-- Opening Marker --

Source: an optimization exercise on an open RTL-to-GDS flow (aim: small area, a short achievable clock period and few clock cycles per item). Production flows keep margins and buffers that such runs may drop. In this exercise RTL edits were held to simulation tests only and were not proved equivalent to the original. No activity file was given, so power comes from the tool's default toggle rates.

Design pkt_buffer_top, start of the top module:
module pkt_buffer_top
(
    input  wire               clk,
    input  wire               rstn,
    input  wire               dp_wr_en,
    input  wire [ADDR_W-1:0]  dp_wr_addr,
    input  wire [DATA_W-1:0]  dp_wr_data,
    input  wire [KEEP_W-1:0]  dp_wr_keep,
    input  wire               dp_wr_last,
    input  wire [META_W-1:0]  dp_wr_meta,
    input  wire               dp_rd_en,
    input  wire [ADDR_W-1:0]  dp_rd_addr,
    output logic              out_valid,
    output logic [DATA_W-1:0] out_data,
    output logic [KEEP_W-1:0] out_keep,
    output logic              out_last,
    output logic [META_W-1:0] out_meta,
    input  wire               cpu_req_valid,
    input  logic [1:0]        cpu_req_op,
    input  wire [ADDR_W-1:0]  cpu_req_addr,
    input  wire [ENTRY_W-1:0] cpu_req_wdata,
    output logic               cpu_rsp_valid,
    output logic [1:0]         cpu_rsp_op,
    output logic [ENTRY_W-1:0] cpu_rsp_data
);
    localparam int GB = 3;               
    localparam int GR = 1 << GB;         
    localparam int NG = DEPTH / GR;      
    logic               parked;
    logic [1:0]         hold_op;
    logic [ADDR_W-1:0]  hold_addr;
    logic [ENTRY_W-1:0] hold_wdata;
    logic [1:0]         s_op;
    logic [ADDR_W-1:0]  s_addr;
    logic [ENTRY_W-1:0] s_wdata;
    logic               issue;
    logic               parked_wr;   
    assign s_op    = parked ? hold_op    : cpu_req_op;
    assign s_addr  = parked ? hold_addr  : cpu_req_addr;
    assign s_wdata = parked_wr ? hold_wdata : cpu_req_wdata;
    assign issue   = !dp_wr_en && (parked || cpu_req_valid);
    always_ff @(posedge clk)
    begin
        if (!rstn)
        begin
            parked    <= 1'b0;
            parked_wr <= 1'b0;
        end
        else
        begin
            parked    <= dp_wr_en && (parked || cpu_req_valid);
            parked_wr <= dp_wr_en && (parked || cpu_req_valid) && s_op[0];
        end
    end
    always_ff @(posedge clk)
    begin
        if (cpu_req_valid)
        begin
  ...
Size in the first run: ~18000 cells after synthesis, about 7000 flip-flops, ~390 I/O pins.
export LEC_CHECK = 0
export CAP_MARGIN = 20
export CORE_AREA = 4 4 936 736
export DIE_AREA = 0 0 940 740
export SETUP_SLACK_MARGIN = 2.0
export SLEW_MARGIN = 20
export SYNTH_MEMORY_MAX_BITS = 16384
export TNS_END_PERCENT = 10
create_clock -name core_clock -period 5.5 [get_ports {clk}]
standard.sh (not shown) runs the stock make flow with config.mk's settings and CLKGATE_MAP_FILE= SYNTH_SCRIPT=/design/flow/synth_recipe.tcl, a recipe that flattens the netlist after the stock synthesis.
==> flow/flow/run.sh <==
#!/bin/bash
# The standard layout, with one addition: before the first global
# placement, flow/grid.tcl puts the 6720 storage flip-flops in a regular grid
# (memory row by memory row, bit columns aligned) and holds them there, so the
# read trees and the write data and enable nets stay short. Every other step is
# the standard one. The make output goes to standard.log here; each ORFS step
# keeps its own log under orfs/logs.
set -euo pipefail
here=$(pwd)
export GRID_SLOT=36 GRID_PAT=10 GRID_FIRST_ROW=4 GRID_X0_SITE=60
export PRE_GLOBAL_PLACE_SKIP_IO_TCL="$here/flow/grid.tcl"
bash standard.sh > "$here/standard.log" 2>&1
Other scripts of this flow, unchanged in this note and not shown: flow/flow/grid.tcl
Testbench counts at the start, summed over its fixed seeds: cycles 6,972, requests 4,800.
==> next run, changes <==
==> flow/flow/run.sh (replaced) <==
#!/bin/bash
# The standard layout (standard.sh: ORFS synthesis to finish) with three
# changes, each passed to ORFS through its own variables:
#  - before the first global placement, flow/grid.tcl puts the 6720 storage
#    flip-flops in a regular grid (memory row by memory row, bit columns
#    aligned) and holds them there, so read trees and write nets stay short;
#  - the port buffers are buf_4 cells instead of the delay cell buffer_ports
#    picks by default (every port still gets its buffer);
#  - clock tree synthesis clusters up to 25 flip-flops per leaf buffer and
#    inserts no dummy loads.
# The make output goes to standard.log here; each ORFS step keeps its own log
# under orfs/logs.
set -euo pipefail
here=$(pwd)
export GRID_SLOT=36 GRID_PAT=10 GRID_FIRST_ROW=4 GRID_X0_SITE=60
export PRE_GLOBAL_PLACE_SKIP_IO_TCL="$here/flow/grid.tcl"
export BUFFER_PORTS_ARGS="-buffer_cell sky130_fd_sc_hd__buf_4"
export CTS_ARGS="-sink_clustering_enable -repair_clock_nets -sink_clustering_size 25 -sink_clustering_max_diameter 100 -dont_use_dummy_load"
bash standard.sh > "$here/standard.log" 2>&1
SETUP_SLACK_MARGIN = 2.6   (was 2.0)
The changed run finished but failed the layout checks on capacitance limit, slew limit. Worst setup slack gets worse by 1.1 ns. Core utilization is about the same. Cell area stays flat. Critical path depth went up by 1.

---

Starting RTL as in the previous note.
==> flow/design.v (excerpt) <==
module pkt_buffer_top
(
    input  wire               clk,
    input  wire               rstn,
    input  wire               dp_wr_en,
    input  wire [ADDR_W-1:0]  dp_wr_addr,
    input  wire [DATA_W-1:0]  dp_wr_data,
    input  wire [KEEP_W-1:0]  dp_wr_keep,
    input  wire               dp_wr_last,
    input  wire [META_W-1:0]  dp_wr_meta,
    input  wire               dp_rd_en,
    input  wire [ADDR_W-1:0]  dp_rd_addr,
    output logic              out_valid,
    output logic [DATA_W-1:0] out_data,
    output logic [KEEP_W-1:0] out_keep,
    output logic              out_last,
    output logic [META_W-1:0] out_meta,
    input  wire               cpu_req_valid,
    input  logic [1:0]        cpu_req_op,
    input  wire [ADDR_W-1:0]  cpu_req_addr,
    input  wire [ENTRY_W-1:0] cpu_req_wdata,
    output logic               cpu_rsp_valid,
    output logic [1:0]         cpu_rsp_op,
    output logic [ENTRY_W-1:0] cpu_rsp_data
);
    localparam int GB = 3;               
    localparam int GR = 1 << GB;         
    localparam int NG = DEPTH / GR;      
    logic               parked;
    logic [1:0]         hold_op;
    logic [ADDR_W-1:0]  hold_addr;
    logic [ENTRY_W-1:0] hold_wdata;
    logic [1:0]         s_op;
    logic [ADDR_W-1:0]  s_addr;
    logic [ENTRY_W-1:0] s_wdata;
    logic               issue;
    logic               parked_wr;   
    assign s_op    = parked ? hold_op    : cpu_req_op;
    assign s_addr  = parked ? hold_addr  : cpu_req_addr;
    assign s_wdata = parked_wr ? hold_wdata : cpu_req_wdata;
    assign issue   = !dp_wr_en && (parked || cpu_req_valid);
  ...
clock: 5.5 ns
lec_check: 0
cap_margin: 20
core_margin: 2
core_utilization: 40
setup_slack_margin: 2.0
slew_margin: 20
synth_memory_max_bits: 16384
tns_end_percent: 10
run.sh (not shown) runs the stock make flow with config.mk's settings and CLKGATE_MAP_FILE= SYNTH_SCRIPT=/design/flow/synth_recipe.tcl, a recipe that flattens the netlist after the stock synthesis.
Stock flow here: none of the scripts above is used.
The starting point ran to the end with no violations.
Testbench counts at the start, summed over its fixed seeds: cycles 6,972, requests 4,800.
Next try:
==> flow/flow/run.sh (new file) <==
#!/bin/bash
# The standard layout (standard.sh: ORFS synthesis to finish) with three
# changes, each passed to ORFS through its own variables:
#  - before the first global placement, flow/upsize.tcl gives the plain
#    flip-flops (the output, response and request-state registers) drive
#    strength 4; the cell type stays the one synthesis gave them;
#  - the port buffers are buf_4 cells instead of the delay cell buffer_ports
#    picks by default (every port still gets its buffer);
#  - clock tree synthesis clusters up to 25 flip-flops per leaf buffer and
#    inserts no dummy loads.
# The make output goes to standard.log here; each ORFS step keeps its own log
# under orfs/logs.
set -euo pipefail
here=$(pwd)
export PRE_GLOBAL_PLACE_SKIP_IO_TCL="$here/flow/upsize.tcl"
export BUFFER_PORTS_ARGS="-buffer_cell sky130_fd_sc_hd__buf_4"
export CTS_ARGS="-sink_clustering_enable -repair_clock_nets -sink_clustering_size 25 -sink_clustering_max_diameter 100 -dont_use_dummy_load"
bash standard.sh > "$here/standard.log" 2>&1
==> flow/flow/upsize.tcl (new file) <==
# Give the output registers (and the other plain flip-flops of the design, the
# response and read data registers and the request state) the strongest drive
# strength of their cell, so that each drives its long net to an output
# buffer without a slow edge. Only the drive strength changes, never the type.
set n 0
foreach inst [[ord::get_db_block] getInsts] {
  if {[[$inst getMaster] getName] == "sky130_fd_sc_hd__dfxtp_1"} {
    replace_cell [$inst getName] sky130_fd_sc_hd__dfxtp_4
    incr n
  }
}
puts "upsize: $n flip-flops to dfxtp_4"
==> flow/standard.sh (new file) <==
#!/bin/bash
# synth_recipe.tcl (not shown) runs the flow's synth.tcl, then flattens the netlist and writes it again
# the make line also repeats each setting of config.mk as NAME=value (left out here)
make -C /OpenROAD-flow-scripts/flow DESIGN_CONFIG=/design/flow/config.mk WORK_HOME=/design/flow/orfs CLKGATE_MAP_FILE= SYNTH_SCRIPT=/design/flow/synth_recipe.tcl "${@:-finish}"
CORE_UTILIZATION = 55   (was 40)
SETUP_SLACK_MARGIN = 2.6   (was 2.0)
removed: flow/run.sh
The changed run finished with timing, DRC and antenna clean.
Power goes down by 19%.
Non-clock buffer count goes up by 229.
Synthesized area stays the same.
Clock power goes down by 46%.
Die area goes down by 27%.
Sequential power is about the same.
Worst hold slack is worse by 0.18 ns.
Next try:
--- a/flow/flow/run.sh
+++ b/flow/flow/run.sh
@@ -1,7 +1,4 @@
 #!/bin/bash
-# The standard layout (standard.sh: ORFS synthesis to finish) with three
+# The standard layout (standard.sh: ORFS synthesis to finish) with two
 # changes, each passed to ORFS through its own variables:
-#  - before the first global placement, flow/upsize.tcl gives the plain
-#    flip-flops (the output, response and request-state registers) drive
-#    strength 4; the cell type stays the one synthesis gave them;
 #  - the port buffers are buf_4 cells instead of the delay cell buffer_ports
@@ -14,3 +11,2 @@
 here=$(pwd)
-export PRE_GLOBAL_PLACE_SKIP_IO_TCL="$here/flow/upsize.tcl"
 export BUFFER_PORTS_ARGS="-buffer_cell sky130_fd_sc_hd__buf_4"
CORE_UTILIZATION = 40   (was 55)
removed: flow/flow/upsize.tcl
Outcome:
- wire length is higher by 5.4%
- setup slack improved by 0.016 ns
- total power is higher by 0.88%
- final area is higher by 0.51%
- cell count is higher by 9.9%
- via count is higher by 1.9%
- maximum frequency is higher by 0.47%
- area after synthesis does not change
- count of clock-buffer cells in the layout is higher by 15
- sequential share of layout area is lower by 0.52 points
- first-iteration DRC count is higher by 4.4%

[re-timing with driven ports]
The flow's constraints put no driver on any port. The routed layouts listed below were extracted and timed again, unchanged, in two steps.
Step 1 sets driving cells, clkbuf_16 on the clock port and buf_2 on the other inputs (assumed; they add their load-dependent delay and slew).
Step 2 moves the port delays by t, midway between the first and last clock arrival at a register: inputs arrive t later, outputs are due t later. That takes back most of the time a late clock gives input paths.
Three values: ideal ports, drivers, drivers and shift; two values: the first two.
| run | shift t [ns] | setup slack, ns | hold WS [ns] | latest minus earliest clock arrival (ns) | slew at the worst register clock pin (ns) |
|---|---|---|---|---|---|
| the first run of note 1 | 1.373 | 1.713 / 1.576 / 0.203 | 0.303 / 0.166 / 0.664 | 0.101 / 0.101 | 0.07 / 0.07 |
| the second run of note 1 | 1.300 | 0.576 / 0.269 / -1.031 | 0.105 / 0.002 / 0.684 | 0.115 / 0.116 | 0.11 / 0.11 |
| the first run of note 2 | 1.338 | 1.762 / 1.717 / 0.401 | 0.340 / 0.231 / 0.673 | 0.110 / 0.110 | 0.08 / 0.08 |
| the second run of note 2 | 1.199 | 2.107 / 2.056 / 0.857 | 0.164 / 0.051 / 0.582 | 0.119 / 0.118 | 0.11 / 0.11 |
| the third run of note 2 | 1.236 | 2.123 / 2.139 / 0.996 | 0.118 / -0.023 / 0.671 | 0.195 / 0.195 | 0.11 / 0.11 |
The setup slack of the second run of note 1, which loses most, moves by -0.307 ns with the drivers and by -1.607 ns with both steps.
Source: an optimization exercise on an open RTL-to-GDS flow (aim: small area, a short achievable clock period and few clock cycles per item). Production flows keep margins and buffers that such runs may drop. Power is estimated from default activity; no workload was simulated.

## trial 58
==> module stream_reader_top, before the edit <==
module stream_reader_top (
    input  logic          clk_i,
    input  logic          rst_ni,
    input  logic          start_i,
    input  logic [255:0]  lane_cfg_i,
    output logic          done_o,
    output logic [31:0]   ar_addr_o,
    output logic          ar_valid_o,
    input  logic          ar_ready_i,
    input  logic [63:0]   r_data_i,
    input  logic          r_valid_i,
    output logic          r_ready_o,
    output logic [127:0]  data_o,
    output logic [3:0]    valid_o,
    input  logic [3:0]    ready_i
);
    localparam int unsigned NL    = stream_pkg::NODE_NUM;
    localparam int unsigned TRK_D = stream_pkg::MAX_OUTSTANDING;
    localparam int unsigned PTR_W = $clog2(TRK_D);
    logic        run_q;
    logic        issued_q;    
    logic [1:0]  cur_q;       
    logic [14:0] ow_q;        
    logic        ar_valid_q;
    logic [31:3] ar_addr_q;
    logic        trk_full;
    logic        trk_empty;
    logic [31:2] cur_base;
    logic [16:0] cur_size;
    logic [13:0] cur_stride;
    logic [31:2] cur_addr;
    logic        odd;
    logic        lane_end;
    logic        s4;
    logic        hi_owed;
    logic        two;
    logic        pair;
    logic [14:0] ow_p2;
    logic [14:0] ow_ps;
    logic [14:0] ow_next;
    logic        ar_free;
    logic        reading;
    logic        issue;
    logic        drained;
    always_comb begin
        cur_base   = lane_cfg_i[64*cur_q+34 +: 30];
        cur_size   = {1'b0, lane_cfg_i[64*cur_q+16 +: 16]};
        cur_stride = lane_cfg_i[64*cur_q+2 +: 14];
    end
    assign cur_addr = cur_base + {15'b0, ow_q};
    assign odd      = cur_base[2] ^ ow_q[0];
    assign lane_end = ({ow_q, 2'b00} >= cur_size);
    assign s4       = (cur_stride == 14'd1);
    assign hi_owed  = ({ow_q + 15'd1, 2'b00} < cur_size);
    assign pair     = s4 && !odd;
    assign two      = pair && hi_owed;
    assign ow_p2   = ow_q + 15'd2;
    assign ow_ps   = ow_q + {1'b0, cur_stride};
    assign ow_next = pair ? ow_p2 : ow_ps;
    assign reading = start_i || (run_q && !issued_q);
    assign ar_free = !ar_valid_q || ar_ready_i;
    assign issue   = reading && !lane_end && !trk_full && ar_free;
    assign drained = issued_q && trk_empty && !ar_valid_q;
    always_ff @(posedge clk_i or negedge rst_ni) begin
        if (!rst_ni) begin
            run_q      <= 1'b0;
            issued_q   <= 1'b0;
            cur_q      <= '0;
            ow_q       <= '0;
            ar_valid_q <= 1'b0;
        end else begin
            if (start_i) begin
                run_q <= 1'b1;
            end else if (drained) begin
                run_q <= 1'b0;
            end
            if (reading && lane_end) begin
                cur_q    <= cur_q + 1'b1;
                ow_q     <= '0;
                issued_q <= (cur_q == 2'(NL - 1));
            end else begin
                if (issue) begin
                    ow_q <= ow_next;
                end
                if (start_i) begin
                    issued_q <= 1'b0;
                end
            end
            if (ar_free) begin
                ar_valid_q <= issue;
            end
        end
    end
    always_ff @(posedge clk_i) begin
        if (ar_free) begin
            ar_addr_q <= cur_addr[31:3];
        end
    end
    assign done_o     = !run_q || drained;
    assign ar_valid_o = ar_valid_q;
    assign ar_addr_o  = {ar_addr_q, 3'b000};
    logic [3:0]       ring_q [TRK_D];
    logic [PTR_W-1:0] wr_q;
    logic [PTR_W-1:0] rd_q;
    logic [PTR_W:0]   cnt_q;
    logic [3:0]       head_q;
    logic             lo_done_q;
    logic [3:0]       entry;
    logic [1:0]       hl;
    logic             half;
    logic             last;
    logic             take;
    logic             pop;
    logic             to_head;
    assign entry     = {cur_q, odd, two};
    assign trk_full  = (32'(cnt_q) == TRK_D);
    assign trk_empty = (cnt_q == '0);
    assign hl        = head_q[3:2];
    assign half = head_q[1] || lo_done_q;
    assign last = !head_q[0] || lo_done_q;
    logic [NL-1:0] head_sel;
    logic [NL-1:0] pop_sel;
    for (genvar l = 0; l < NL; l++) begin : g_sel
        assign head_sel[l] = !trk_empty && (hl == 2'(l));
        assign pop_sel[l]  = head_sel[l] && last;
    end
    assign take = r_valid_i && |(ready_i & head_sel);
    assign pop  = r_valid_i && |(ready_i & pop_sel);
    assign to_head = (cnt_q == '0) || ((cnt_q == 1) && pop);
    always_ff @(posedge clk_i) begin
        if (ar_free) begin
            ring_q[wr_q] <= entry;
        end
    end
    always_ff @(posedge clk_i or negedge rst_ni) begin
        if (!rst_ni) begin
            wr_q      <= '0;
            rd_q      <= '0;
            cnt_q     <= '0;
            head_q    <= '0;
            lo_done_q <= 1'b0;
        end else begin
            if (issue && !to_head) begin
                wr_q <= wr_q + 1'b1;
            end
            if (issue && to_head) begin
                head_q <= entry;
            end else if (pop && cnt_q > 1) begin
                head_q <= ring_q[rd_q];
                rd_q   <= rd_q + 1'b1;
            end
            if (issue && !pop) begin
                cnt_q <= cnt_q + 1'b1;
            end else if (!issue && pop) begin
                cnt_q <= cnt_q - 1'b1;
            end
            if (take) begin
                lo_done_q <= !last;
            end
        end
    end
    assign r_ready_o = pop;
    for (genvar l = 0; l < NL; l++) begin : g_lane
        assign valid_o[l]         = r_valid_i && head_sel[l];
        assign data_o[32*l +: 32] = half ? r_data_i[63:32] : r_data_i[31:0];
    end
endmodule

-- Closing Marker --

Aim of the task: Copy out every line in the records where the word "reading" is found.

Written solution:
    logic        reading;
    assign reading = start_i || (run_q && !issued_q);
    assign issue   = reading && !lane_end && !trk_full && ar_free;
            if (reading && lane_end) begin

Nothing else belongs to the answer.